Cleek heard Anita’s soft rippling laughter; but he waited to hear no more. Moving swiftly away from the well-hole of the staircase he passed on tiptoe down the hall to the Major’s rooms, and, opening the door, went in. The old soldier was standing, with arms folded, at the window looking silently out into the darkness of the night. He turned at the sound of the door’s opening and moved toward Cleek with a white, agonised face and a pair of shaking, outstretched hands.
“Well?” he said with a sort of gasp.
“My dear Major,” said Cleek quietly. “The wisest of men are sometimes mistaken—that is my excuse for my own short-sightedness. I said in the beginning that his was either a case of swindling or a case of murder, did I not? Well, I now amend my verdict. It is a case of swindling and murder; and your son has had nothing to do with either!”
“Oh, thank God! thank God!” the old man said; then sat down suddenly and dropped his face between his hands and was still for a long time. When he looked up again his eyes were red, but his lips were smiling.
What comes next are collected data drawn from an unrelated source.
Source: an optimization exercise on an open RTL-to-GDS flow (aim: small area and a short achievable clock period). Production flows keep margins and buffers that such runs may drop.
In this exercise RTL edits were held to simulation tests only and were not proved equivalent to the original.
Power figures rest on the tool's default switching activity, not on a simulated workload.

Setup of rev 12:
==> module core, before the edit <==
module core(input clock,
	    input reset,
	    input [31:0] IF_instruction,
	    output [31:0] pc_register,
	    output [31:0] dmem_address,
	    output [31:0] dmem_write_data,
	    output dmem_write_enable,
	    output dmem_read_enable,
	    input [31:0] dmem_read_data,
	    output wb_enable,
	    output [4:0] wb_register,
	    output [31:0] wb_data);
	integer i;
	reg [31:0] pc;
	reg        id_jr, id_beq, id_we, id_load, id_store, id_use_imm;
	reg [1:0]  id_alu;           
	reg [4:0]  id_dst;
	reg [15:0] id_imm;
	reg [31:0] id_pc;
	reg [31:1] id_sel1, id_sel2;  
	reg        id_byp1, id_byp2;  
	reg        ex_we, ex_load, ex_store, ex_use_imm;
	reg [1:0]  ex_alu;
	reg [4:0]  ex_dst;
	reg [15:0] ex_imm;
	reg [31:0] ex_a, ex_b;
	reg        mem_we, mem_re, mem_dwe;
	reg [4:0]  mem_dst;
	reg [31:0] mem_res, mem_sd;
	reg        wb_en;
	reg [4:0]  wb_reg;
	reg [31:0] wb_val;
	reg [31:0] rf [1:31];
	reg [31:1] rf_valid;
	reg [31:1] rf_wen;
	always @(*) begin
		for (i = 1; i < 32; i = i + 1)
			rf_wen[i] = wb_en & (wb_reg == i);
	end
	always @(posedge clock) begin
		for (i = 1; i < 32; i = i + 1)
			if (rf_wen[i]) rf[i] <= wb_val;
	end
	always @(posedge clock or posedge reset) begin
		if (reset) rf_valid <= 0;
		else rf_valid <= rf_valid | rf_wen;
	end
	wire [5:0] f_op = IF_instruction[31:26];
	wire [5:0] f_fn = IF_instruction[5:0];
	wire [4:0] f_rs = IF_instruction[25:21];
	wire [4:0] f_rt = IF_instruction[20:16];
	wire [4:0] f_rd = IF_instruction[15:11];
	wire f_rtype = (f_op == 6'h0);
	wire f_add  = f_rtype & (f_fn == 6'b100000);
	wire f_and  = f_rtype & (f_fn == 6'b100100);
	wire f_sub  = f_rtype & (f_fn == 6'b100010);
	wire f_xor  = f_rtype & (f_fn == 6'b100110);
	wire f_jr   = f_rtype & (f_fn == 6'b001000);
	wire f_addi = (f_op == 6'b001000);
	wire f_andi = (f_op == 6'b001100);
	wire f_beq  = (f_op == 6'b000100);
	wire f_lw   = (f_op == 6'b100011);
	wire f_sw   = (f_op == 6'b101011);
	wire f_itype = f_addi | f_andi | f_lw | f_sw;
	wire f_we = f_add | f_and | f_sub | f_xor | f_addi | f_andi | f_lw;
	wire [31:1] rf_valid_next = rf_valid | rf_wen;
	reg [31:1] f_keep;
	reg [31:1] f_sel1, f_sel2;
	always @(*) begin
		for (i = 1; i < 32; i = i + 1) begin
			f_keep[i] = rf_valid_next[i] & ~(mem_we & (mem_dst == i));
			f_sel1[i] = (f_rs == i) & f_keep[i];
			f_sel2[i] = (f_rt == i) & f_keep[i];
		end
	end
	wire f_byp1 = mem_we & (mem_dst == f_rs) & (f_rs != 5'd0);
	wire f_byp2 = mem_we & (mem_dst == f_rt) & (f_rt != 5'd0);
	always @(posedge clock or posedge reset) begin
		if (reset) begin
			id_jr <= 0;
			id_beq <= 0;
			id_we <= 0;
			id_load <= 0;
			id_store <= 0;
		end else begin
			id_jr <= f_jr;
			id_beq <= f_beq;
			id_we <= f_we;
			id_load <= f_lw;
			id_store <= f_sw;
		end
	end
	always @(posedge clock) begin
		id_use_imm <= f_itype;
		id_alu <= {f_and | f_andi | f_xor, f_sub | f_xor};
		id_dst <= f_itype ? f_rt : f_rd;
		id_imm <= IF_instruction[15:0];
		id_pc <= pc;
		id_sel1 <= f_sel1;
		id_sel2 <= f_sel2;
		id_byp1 <= f_byp1;
		id_byp2 <= f_byp2;
	end
	reg [31:0] rd1, rd2;
	always @(*) begin
		rd1 = id_byp1 ? wb_val : 32'h0;
		rd2 = id_byp2 ? wb_val : 32'h0;
		for (i = 1; i < 32; i = i + 1) begin
			rd1 = rd1 | (id_sel1[i] ? rf[i] : 32'h0);
			rd2 = rd2 | (id_sel2[i] ? rf[i] : 32'h0);
		end
	end
	wire [31:0] br_target = id_pc + {{14{id_imm[15]}}, id_imm, 2'b00};
	wire taken = id_beq & (rd1 == rd2);
	always @(posedge clock or posedge reset) begin
		if (reset) pc <= 0;
		else if (id_jr) pc <= rd1;
		else if (taken) pc <= br_target;
		else pc <= pc + 32'd4;
	end
	always @(posedge clock or posedge reset) begin
		if (reset) begin
			ex_we <= 0;
			ex_load <= 0;
			ex_store <= 0;
		end else begin
			ex_we <= id_we;
			ex_load <= id_load;
			ex_store <= id_store;
		end
	end
	always @(posedge clock) begin
		ex_use_imm <= id_use_imm;
		ex_alu <= id_alu;
		ex_dst <= id_dst;
		ex_imm <= id_imm;
		ex_a <= rd1;
		ex_b <= rd2;
	end
	wire [31:0] opb = ex_use_imm ? {{16{ex_imm[15]}}, ex_imm} : ex_b;
	wire [31:0] opb_x = opb ^ {32{ex_alu[0]}};
	wire [32:0] sum = {ex_a, 1'b1} + {opb_x, ex_alu[0]};
	wire [31:0] res = ex_alu[1] ? (ex_alu[0] ? (ex_a ^ opb) : (ex_a & opb)) : sum[32:1];
	always @(posedge clock or posedge reset) begin
		if (reset) begin
			mem_we <= 0;
			mem_re <= 0;
			mem_dwe <= 0;
		end else begin
			mem_we <= ex_we;
			mem_re <= ex_we & ex_load;
			mem_dwe <= ex_store;
		end
	end
	always @(posedge clock) begin
		mem_dst <= ex_dst;
		mem_res <= res;
		mem_sd <= ex_b;
	end
	assign dmem_address = mem_res;
	assign dmem_write_data = mem_sd;
	assign dmem_write_enable = mem_dwe;
	assign dmem_read_enable = mem_re;
	always @(posedge clock or posedge reset) begin
		if (reset) wb_en <= 0;
		else wb_en <= mem_we;
	end
	always @(posedge clock) begin
		wb_reg <= mem_dst;
		wb_val <= mem_re ? dmem_read_data : mem_res;
	end
	assign wb_enable = wb_en;
	assign wb_register = wb_reg;
	assign wb_data = wb_val;
	assign pc_register = pc;
endmodule
Settings: LEC_CHECK=0, CAP_MARGIN=20, CORE_MARGIN=2, CORE_UTILIZATION=40, SLEW_MARGIN=20; clock period 11.0 ns.
run.sh (not shown) runs the stock make flow with config.mk's settings and CLKGATE_MAP_FILE= SYNTH_SCRIPT=/design/flow/synth_recipe.tcl, a recipe that flattens the netlist after the stock synthesis.
Here is what was changed in the inputs of rev 13 compared with rev 12.
--- a/flow/design.v
+++ b/flow/design.v
@@ -18,5 +18,5 @@
 	reg [15:0] id_imm;
 	reg [31:0] id_pc;
-	reg [31:1] id_sel1, id_sel2;  
+	reg [31:0] id_rd1, id_rd2;    
 	reg        id_byp1, id_byp2;  
 	reg        ex_we, ex_load, ex_store, ex_use_imm;
@@ -64,12 +64,15 @@
 	wire f_itype = f_addi | f_andi | f_lw | f_sw;
 	wire f_we = f_add | f_and | f_sub | f_xor | f_addi | f_andi | f_lw;
-	wire [31:1] rf_valid_next = rf_valid | rf_wen;
 	reg [31:1] f_keep;
-	reg [31:1] f_sel1, f_sel2;
+	reg [31:0] f_rd1, f_rd2;
 	always @(*) begin
+		f_rd1 = (wb_en & (wb_reg == f_rs)) ? wb_val : 32'h0;
+		f_rd2 = (wb_en & (wb_reg == f_rt)) ? wb_val : 32'h0;
+		if (f_rs == 5'd0) f_rd1 = 32'h0;
+		if (f_rt == 5'd0) f_rd2 = 32'h0;
 		for (i = 1; i < 32; i = i + 1) begin
-			f_keep[i] = rf_valid_next[i] & ~(mem_we & (mem_dst == i));
-			f_sel1[i] = (f_rs == i) & f_keep[i];
-			f_sel2[i] = (f_rt == i) & f_keep[i];
+			f_keep[i] = rf_valid[i] & ~rf_wen[i];
+			f_rd1 = f_rd1 | (((f_rs == i) & f_keep[i]) ? rf[i] : 32'h0);
+			f_rd2 = f_rd2 | (((f_rt == i) & f_keep[i]) ? rf[i] : 32'h0);
 		end
 	end
@@ -97,18 +100,11 @@
 		id_imm <= IF_instruction[15:0];
 		id_pc <= pc;
-		id_sel1 <= f_sel1;
-		id_sel2 <= f_sel2;
+		id_rd1 <= f_rd1;
+		id_rd2 <= f_rd2;
 		id_byp1 <= f_byp1;
 		id_byp2 <= f_byp2;
 	end
-	reg [31:0] rd1, rd2;
-	always @(*) begin
-		rd1 = id_byp1 ? wb_val : 32'h0;
-		rd2 = id_byp2 ? wb_val : 32'h0;
-		for (i = 1; i < 32; i = i + 1) begin
-			rd1 = rd1 | (id_sel1[i] ? rf[i] : 32'h0);
-			rd2 = rd2 | (id_sel2[i] ? rf[i] : 32'h0);
-		end
-	end
+	wire [31:0] rd1 = id_byp1 ? wb_val : id_rd1;
+	wire [31:0] rd2 = id_byp2 ? wb_val : id_rd2;
 	wire [31:0] br_target = id_pc + {{14{id_imm[15]}}, id_imm, 2'b00};
 	wire taken = id_beq & (rd1 == rd2);
==> run summary <==
Diff rev 12 -> rev 13: post-layout minimum cycle time shows a reduction of 240 ps, die area shows an increase of 2.1%, number of antenna violations at the first check in global routing shows a reduction of 2. Rev 13 — fraction of power consumed by the clock network 1.0 points lower, rev 12 as reference. Between rev 13 and rev 12, the difference in total power is negligible. Part of the power in combinational logic: rev 13 > rev 12. Summary of rev 13 over rev 12: routed wire length rose 0.97%, area growth from synthesis to layout ~0 delta, routed via count rose 652, instance count on the critical path went down 4, smallest setup slack after layout increased 240 ps.

==> port drivers added, routing unchanged <==
How much do the figures lean on ideal ports? The routed layouts below were timed once more, with nothing changed but the port constraints. Step 1, drivers: a clkbuf_16 drives clock and a buf_2 each remaining input, both assumed. Step 2 times the ports against the registers' clock, not the clock port: input delays grow and output delays shrink by t, the midpoint of the rising clock arrivals with the driver on. Three values: ideal ports, drivers, drivers and shift; two values: the first two.
| run | shift t [ns] | slack for setup (ns) | clock arrival spread, ns | worst data-port slew with drivers (ns) |
|---|---|---|---|---|
| rev 12 | 0.871 | 5.902 / 5.902 / 5.902 | 0.035 / 0.035 | 0.07 |
| rev 13 | 0.861 | 6.147 / 6.206 / 5.345 | 0.032 / 0.032 | 0.06 |
After both steps every run listed still meets setup and hold. For rev 13, which loses most, drivers alone change the setup slack by +0.059 ns; drivers and shift together by -0.802 ns.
“If you only knew what a relief it is,” he said. “If you only knew how much I have suffered, Mr. Cleek. His friendship with that Spanish woman; his going with her to identify the: body—even assisting in its hurried burial! These things all seemed so frightfully black—so utterly without any explanation other than personal guilt.”
“Yet they are all easily explained, Major. His friendship for the Spanish woman is merely due to a promise to intercede for him with Zuilika. She is his one aim and object, poor little donkey! As for his identification of the body—well, if the widow herself could find points of undisputed resemblance, why not he? A nervous, excitable, impetuous boy like that—and anxious, too, that the lady of his heart should be freed from the one thing, the one man, whose existence made her everlastingly unattainable—why, in the hands of a clever woman like Anita Rosario such a chap could be made to identify anything and to believe it as religiously as he believes. Now, go to bed and rest easy, Major. I’m going to call up Dollops and do a little night prowling. If it turns out as I hope, this little riddle will be solved to-morrow.”
“But how, Mr. Cleek? It seems to me that it is as dark as ever. You put my poor old head in a whirl. You say there is swindling; you hint one moment that the body was not that of Ulchester, and in the next that murder has been done. Do, pray, tell me what it all means—what you make of this amazing case.”
“I’ll do that to-morrow, Major; not to-night. The answer to the riddle—the answer that’s in my mind, I mean—is at once so simple and yet so appallingly awful that I’ll hazard no guess until I’m sure. Look here”—he put his hand into his pocket and pulled out a gold piece—“do you know what that is, Major?”
“It looks like a spade guinea, Mr. Cleek.”